• Records from a data source
$ cat config.mk
export PLATFORM = sky130hd
export DESIGN_NAME = idq_cell
export DESIGN_NICKNAME = d
export VERILOG_FILES = /design/src/hdl/idq_pkg.sv /design/src/hdl/idq_cell.sv
export SDC_FILE = /design/constraint.sdc
export NUM_CORES = 1
export LEC_CHECK = 0
export ABC_AREA = 1
export BUFFER_PORTS_ARGS = -buffer_cell sky130_fd_sc_hd__buf_2
export CAP_MARGIN = 5
export CORE_MARGIN = 2
export CORE_UTILIZATION = 35
export CTS_BUF_LIST = sky130_fd_sc_hd__clkbuf_4 sky130_fd_sc_hd__clkbuf_8
export DETAILED_ROUTE_END_ITERATION = 16
export PLACE_DENSITY = 0.72
export SYNTH_ARGS = -nofsm -noshare
export SYNTH_HDL_FRONTEND = slang
export SYNTH_SLANG_ARGS = --single-unit
$ cat constraint.sdc
create_clock -name clk -period 3 [get_ports clk]
set_clock_uncertainty 0.1 [all_clocks]
set_input_delay 0.45 -clock clk [delete_from_list [all_inputs] [get_ports clk]]
set_output_delay 0.45 -clock clk [all_outputs]
set_load 0.05 [all_outputs]
$ cat src/hdl/idq_pkg.sv
package idq_pkg;

  // Fixed field widths of the request and result beats
  localparam int CMD_W   = 2;
  localparam int POS_W   = 9;
  localparam int WORD_W  = 32;
  localparam int STAT_W  = 2;
  localparam int COUNT_W = 9;

  // Fan-in of one stage of the read-out OR tree
  localparam int TREE_RADIX = 16;

  typedef enum logic [CMD_W-1:0] {
    CMD_READ   = 2'd0,
    CMD_INSERT = 2'd1,
    CMD_ERASE  = 2'd2,
    CMD_CLEAR  = 2'd3
  } cmd_t;

  typedef enum logic [STAT_W-1:0] {
    ST_DONE = 2'd0,
    ST_OOB  = 2'd1,
    ST_FULL = 2'd2
  } status_t;

  typedef enum logic {
    FSM_IDLE = 1'b0,
    FSM_WAIT = 1'b1
  } fsm_t;

  // Per-cycle command broadcast along the row of cells
  typedef struct packed {
    logic ins;  // open a gap at idx, shift the tail up
    logic del;  // close the gap at idx, shift the tail down
    logic rd;   // cell at idx drives its word into the tree
  } cell_ctl_t;

  // Number of registered stages the OR tree needs for n leaves
  function automatic int tree_levels(input int n);
    int lv;
    int span;
    lv   = 1;
    span = TREE_RADIX;
    while (span < n) begin
      span = span * TREE_RADIX;
      lv   = lv + 1;
    end
    return lv;
  endfunction

endpackage

$ cat src/hdl/idq_cell.sv
module idq_cell #(
  parameter int W        = 32,
  parameter int IW       = 8,
  parameter int CELL_IDX = 0
) (
  input  logic              clk,
  input  idq_pkg::cell_ctl_t ctl_i,
  input  logic [IW-1:0]     idx_i,
  input  logic [W-1:0]      word_i,
  input  logic [W-1:0]      prev_i,
  input  logic [W-1:0]      next_i,
  output logic [W-1:0]      data_o,
  output logic [W-1:0]      leaf_o
);
  import idq_pkg::*;

  localparam logic [IW-1:0] MY_IDX = IW'(CELL_IDX);

  logic [W-1:0] data_r;
  logic [W-1:0] data_nxt;
  logic         at_idx;
  logic         above_idx;

  assign at_idx    = (idx_i == MY_IDX);
  assign above_idx = (MY_IDX > idx_i);

  always_comb begin
    data_nxt = data_r;
    if (ctl_i.ins) begin
      if (at_idx) begin
        data_nxt = word_i;
      end else if (above_idx) begin
        data_nxt = prev_i;
      end
    end else if (ctl_i.del) begin
      if (at_idx || above_idx) begin
        data_nxt = next_i;
      end
    end
  end

  always_ff @(posedge clk) begin
    data_r <= data_nxt;
  end

  assign data_o = data_r;
  assign leaf_o = (ctl_i.rd && at_idx) ? data_r : '0;

endmodule

==> results.md, run 1 <==
- WL per Instance: ~12 um
- Final std cells w/o fill: between 500 and 600
- Placed cell count: approximately 550
- DP Wirelength: ~5.0 mm
- Die area: between 0.007 and 0.008 sq mm
- Max Clock Freq: 393 MHz
- Worst rel slew slack: 33.6%
- Least-Margin Pin Slew: approximately 0.99 ns
- CP peak stage delay: approximately 0.43 ns
- Die W: between 80 and 90 um
- Reg area: a little under 0.001 sq mm
- Starting Density: between 30 and 40%
- Buf/Inv on CP: 2
- Number of global-route vias before repair: around 2500
- Mapped Area: roughly 0.0022 sq mm
- Post-Syn Instances: about 320
- CTS tree: built
- Antenna-violating nets left: 0
- Worst Setup Start Kind: input pin
- YS warnings: 0
- Worst hold start: next_i[29]
- CTS H-tree lvls: 2
- Global-route wire length before repair: between 10 and 15 mm
- Fin crit share: 84.8%
- Core Region: between 0.006 and 0.007 sq mm
- Final GP Congestion: around 0.85
- Critical path fanouts, max: 32
- Tmin final: roughly 2.5 ns
- Worst hold slack: 0.339 ns
- CTS sink cnt: 32
- DIE HEIGHT: roughly 84 um
- Clk slew on worst S/H paths: about 0.070 ns
- Num CTS Buffers: 5
- Total GRT Usage: roughly a fifth
- ANT cells: 0
- DR vias: about 2500
- RSZ-0062 raised after global routing: false
- TritonRoute pass-1 iters: 4
- Post-Route WL: approximately 6.6 mm
- Clock buffer depth: 2
- Post-route DRC violation count: 0
- Setup violators final: 0
- Setup crit end kind: output port
- Maximum vdd drop: around 0.15 mV
- IO Pins: 172
- Fin. Hold Viols: 0
- Post-synthesis cell type count: 13
- Setup Buffers After CTS: 0
- Iteration-0 DRC Markers: between 100 and 150
- Worst Setup SP: idx_i[3]
- Syn_nets: about 430
- Fillers: 652
- Crit path DAT: roughly 2.0 ns
- Slowest cell on crit path: nand2_2
- Vias per inst: about 4.5
- Root Buffer: clkbuf_8
- Worst EP required: ~2.5 ns
- Share of cells above drive strength 1: between 30% and 40%
- Pwr/cell area: approximately 310 mW/mm^2
- Average size of a mapped cell: ~7.0 sq um
- Initial antenna violation count: 0
- Seq/Total Area, Yosys: between 40 and 50%
- Max_cap viols: 0
- Area occupied by multi-input gates: 931 sq um
- Most common cell after layout, fill and taps aside: buf_2
- I/O Buffers: between 150 and 200
- P&R area growth vs syn: 44.2%
- Post_cts resized: 0
- Num rows: 29
- Most frequent cells in the layout: 171 x buf_2, 97 x nand2_1, 65 x inv_1, 36 x nor2_1
- Pwr Total: slightly below 1 mW
- Hold Buf Count CTS: 0
- #FFs+latches synth: 32
- Total negative slack: 0 ns
- Crit path cell chain: buf_2 > nor2_1 > nand2_2 > nor2_4 > nand2_2 > nor2_1 > buf_2
- Final core utilization: about 50%
- Crit Path Class: input pin to output port
- Leak Pwr: around 1.9 nW
- Nets: slightly below 600
- Max reg flops: 32
- Slew Limit Fails: 0
- Largest net degree at the start of global routing: 33
- Crit path max-delay family: simple AND/OR/NAND/NOR gates
- Aggregate global routing overflow: 0
- Status: finished, final reports clean
- Worst hold path class: input pin to register
[final cells by class]
type                       count  area share, %
timing repair buffer         176           27.8
inverter                      65           7.61
clock buffer                   5           2.15
sequential                    32           30.0
multi-input combinational    201           29.0
tap                           77           3.00
clock inverter                 3          0.429
[final timing paths]
path                     end  depth (start not counted)  slack [ns]
setup / recovery   leaf_o[5]                          7        0.46
hold / removal    data_o[29]                          3        0.34
[power breakdown]
group,switching [mW],leakage (nW),internal (mW)
combinational,0.0819,1.54,0.0856
clock,0.157,0.0453,0.157
sequential,0.000646,0.278,0.497
[metrics by stage]
step | instance area (sq um) | setup WS (ns)
after floorplan | 2220 | 0.699
after global placement | 3130 | 0.497
after detailed placement | 3130 | 0.425
after CTS | 3210 | 0.418
after global routing | 3210 | 0.197
final | 3210 | 0.456
[cells by family after synthesis]
group           synth area share [%]
buf+inv                         15.0
simple gates                    30.7
flops                           43.2
compound gates                  11.1
[tightest hold or removal path, stage by stage]
cell and delay (ns):
buf_2 0.08, nand2_1 0.04, nand2_1 0.05
[synthesized netlist by cell type (all sizes together)]
cell	number	area share (%)
buf	7	2.0
clkbuf	12	2.0
edfxtp	32	43
inv	65	11
nand2	99	17
nand3	32	7.2
nor2	37	6.6
o21a	1	0.34
o21bai	32	11
[routing by layer]
layer | GRT usage (%) | vias up | share of wire, %
li1 | - | 1292 | -
met1 | 22.9 | 1103 | 40
met2 | 34.8 | 109 | 51
met3 | 3.46 | 10 | 6.6
met4 | 7.62 | 0 | 1.8
met5 | 0 | - | 0
No activity file was read; power rests on OpenSTA's default activity.
==> inputs of run 2 (changes only) <==
--- a/config.mk
+++ b/config.mk
@@ -5,14 +5,14 @@
 export SDC_FILE = /design/constraint.sdc
 export NUM_CORES = 1
 export LEC_CHECK = 0
-export ABC_AREA = 1
+export ABC_AREA = 0
 export BUFFER_PORTS_ARGS = -buffer_cell sky130_fd_sc_hd__buf_2
 export CAP_MARGIN = 5
 export CORE_MARGIN = 2
 export CORE_UTILIZATION = 35
 export CTS_BUF_LIST = sky130_fd_sc_hd__clkbuf_4 sky130_fd_sc_hd__clkbuf_8
 export DETAILED_ROUTE_END_ITERATION = 16
-export PLACE_DENSITY = 0.72
+export PLACE_DENSITY = 0.77
 export SYNTH_ARGS = -nofsm -noshare
 export SYNTH_HDL_FRONTEND = slang
 export SYNTH_SLANG_ARGS = --single-unit
==> constraint.sdc (replaced) <==
create_clock -name clk -period 2.2 [get_ports clk]
set_clock_uncertainty 0.1 [all_clocks]
set_input_delay 0.33 -clock clk [delete_from_list [all_inputs] [get_ports clk]]
set_output_delay 0.33 -clock clk [all_outputs]
set_load 0.05 [all_outputs]
==> results.md, run 2 <==
- DIE HEIGHT: 80.0 um (-4.4%)
- CTS tree: built
- WL per Instance: 14.8 um (+25%)
- Die area: 0.00640 sq mm (-8.6%)
- Tmin final: 2.17 ns
- Worst Setup Start Kind: input pin
- Post-Route WL: 6.82 mm (+2.8%)
- Slew Limit Fails: 0 (unchanged)
- Worst EP required: 1.77 ns (-0.68 ns)
- Final GP Congestion: 0.867 (+2.2%)
- Starting Density: 36.5% (+0.87 points)
- Top cell type by total area after synthesis: edfxtp_1
- Initial antenna violation count: 0 (unchanged)
- CTS sink cnt: 32 (unchanged)
- Syn_nets: 331 (-22%)
- Pwr/cell area: 438 mW/mm^2 (+43%)
- Maximum vdd drop: 0.192 mV (+25%)
- Aggregate global routing overflow: 0 (unchanged)
- Main synth FF type: edfxtp_1
- Post_cts resized: 0 (unchanged)
- Final std cells w/o fill: 460 (-18%)
- Status: finished, final reports clean
- #FFs+latches synth: 32 (unchanged)
- IO Pins: 172 (unchanged)
- Setup violators final: 0 (unchanged)
- Final core utilization: 55.6% (+4.2 points)
- Most common cell after layout, fill and taps aside: buf_2
- Antenna-violating nets left: 0 (unchanged)
- P&R area growth vs syn: 52.3%
- Max_cap viols: 0 (unchanged)
- Post-Syn Instances: 223 (-30%)
- YS warnings: 0 (unchanged)
- Worst hold path class: input pin to register
- Clock buffer depth: 2 (unchanged)
- Least-Margin Pin Slew: 0.441 ns (-0.554 ns)
- Fin crit share: between 90 and 100%
- Vias per inst: 5.21 (+16%)
- Largest net degree at the start of global routing: 41 (+24%)
- Total negative slack: 0 ns (unchanged)
- CTS H-tree lvls: 2 (unchanged)
- Seq/Total Area, Yosys: 47.5% (+4.3 points)
- Leak Pwr: 1.51 nW (-19%)
- Global-route wire length before repair: 10.3 mm (-6.0%)
- Top cell type's share of synthesized area: 47.5% (+4.3 points)
- Hold Buf Count CTS: 0 (unchanged)
- Worst Setup SP: idx_i[7]
- Die W: 80.0 um (-4.4%)
- Worst rel slew slack: 70.6% (+37 points)
- Num CTS Buffers: 5 (unchanged)
- Total GRT Usage: 20.9% (+1.5 points)
- Root Buffer: clkbuf_8
- Max reg flops: 32 (unchanged)
- Number of global-route vias before repair: 2138 (-13%)
- Synth area leaders: edfxtp_1 47%, a31oi_1 9.9%, and3_1 9.9%
- ANT cells: 0 (unchanged)
- Iteration-0 DRC Markers: 135 (unchanged)
- Fillers: 528 (-19%)
- Mapped Area: 0.00202 sq mm (-9.1%)
- Post-synth top cells: 32 x a31oi_1, 32 x and3_1, 32 x edfxtp_1, 32 x nand3_1, 32 x nor2_1
- I/O Buffers: 171 (unchanged)
- Placed cell count: 452 (-18%)
- Post-route DRC violation count: 0 (unchanged)
- Post-synthesis cell type count: 15 (+2)
- Crit path DAT: 1.74 ns (-0.25 ns)
- Num rows: 27 (-6.9%)
- Clk slew on worst S/H paths: 0.07 ns (about the same)
- DP Wirelength: 5.07 mm (+1.9%)
- Critical path fanouts, max: 15 (-53%)
- Setup crit end kind: output port
- EDFF count, synth: 32 (unchanged)
- Max Clock Freq: between 400 and 500 MHz
- Fin. Hold Viols: 0 (unchanged)
- Worst hold start: next_i[12]
- Core Region: 0.00554 sq mm (-11%)
- Worst hold slack: 0.287 ns (-0.0523 ns)
- Crit Path Class: input pin to output port
- TritonRoute pass-1 iters: 4 (unchanged)
- Share of cells above drive strength 1: 50.3% (+12 points)
- Setup Buffers After CTS: 0 (unchanged)
- Async set or reset register ratio after synthesis: 0% (unchanged)
- Average size of a mapped cell: 9.07 sq um (+29%)
- RSZ-0062 raised after global routing: false
- Nets: 495 (-16%)
- DR vias: 2395 (-4.7%)
[run 2: cell types whose count changed after synthesis, sizes merged, moves of 8 or more]
| cell | before | now |
|---|---|---|
| nand2 | 99 | 0 |
| inv | 65 | 0 |
| a31oi | 0 | 32 |
| and3 | 0 | 32 |
| o21ai | 0 | 32 |
| o21bai | 32 | 0 |
| buf | 7 | 15 |
[run 2: power by group]
| part | total, mW | internal, mW | switching (mW) |
|---|---|---|---|
| registers | 0.678 | 0.678 | 0.000854 |
| clock network | 0.441 | 0.244 | 0.197 |
| logic | 0.229 | 0.111 | 0.118 |
[run 2: worst paths after layout]
kind    endpoint  slack (ns)  cells after the start
min   data_o[12]        0.29                      3
max   leaf_o[23]        0.03                      6
[run 2: worst max-delay path, stage by stage]
cell,delay (ns)
buf_2,0.10
or4_4,0.58
nor2_8,0.16
buf_12,0.14
and3_1,0.16
buf_2,0.26
[run 2: layer usage]
metal / track usage [%] / wire, um / vias up
li1: - / - / 1175
met1: 25.2 / 2590 / 1102
met2: 37.6 / 3670 / 114
met3: 4.19 / 499 / 4
met4: 5.59 / 61 / 0
met5: 0 / 0 / -
[run 2: cell families after synthesis]
group	Yosys count	share of synthesized area (%)
AO/OA/AOI/OAI	65	18.2
buffers and inverters	25	7.24
flip-flops	32	47.5
AND/OR/NAND/NOR	101	27.1
[run 2: cell type report]
type / count / area, sq um / share of cell area, %
clock buffer: 7 / 83.8 / 2.72
clock inverter: 1 / 3.75 / 0.122
multi-input combinational: 166 / 935 / 30.3
sequential: 32 / 961 / 31.2
tap: 72 / 90.1 / 2.92
timing repair buffer: 182 / 1010 / 32.7
[run 2: per-stage QoR]
step | area (sq um) | worst slack (ns) | power (mW)
after floorplan | 2020 | 0.0243 | 0.791
after global placement | 2970 | 0.0499 | 0.915
after detailed placement | 2970 | 0.0370 | 0.920
after CTS | 3060 | 0.0360 | 1.37
after global routing | 3080 | 0.000390 | 1.42
final | 3080 | 0.0342 | 1.35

• Task directions
Find every line in the records that uses the string "family", then copy it.

• Answer for the task
- Crit path max-delay family: simple AND/OR/NAND/NOR gates
[cells by family after synthesis]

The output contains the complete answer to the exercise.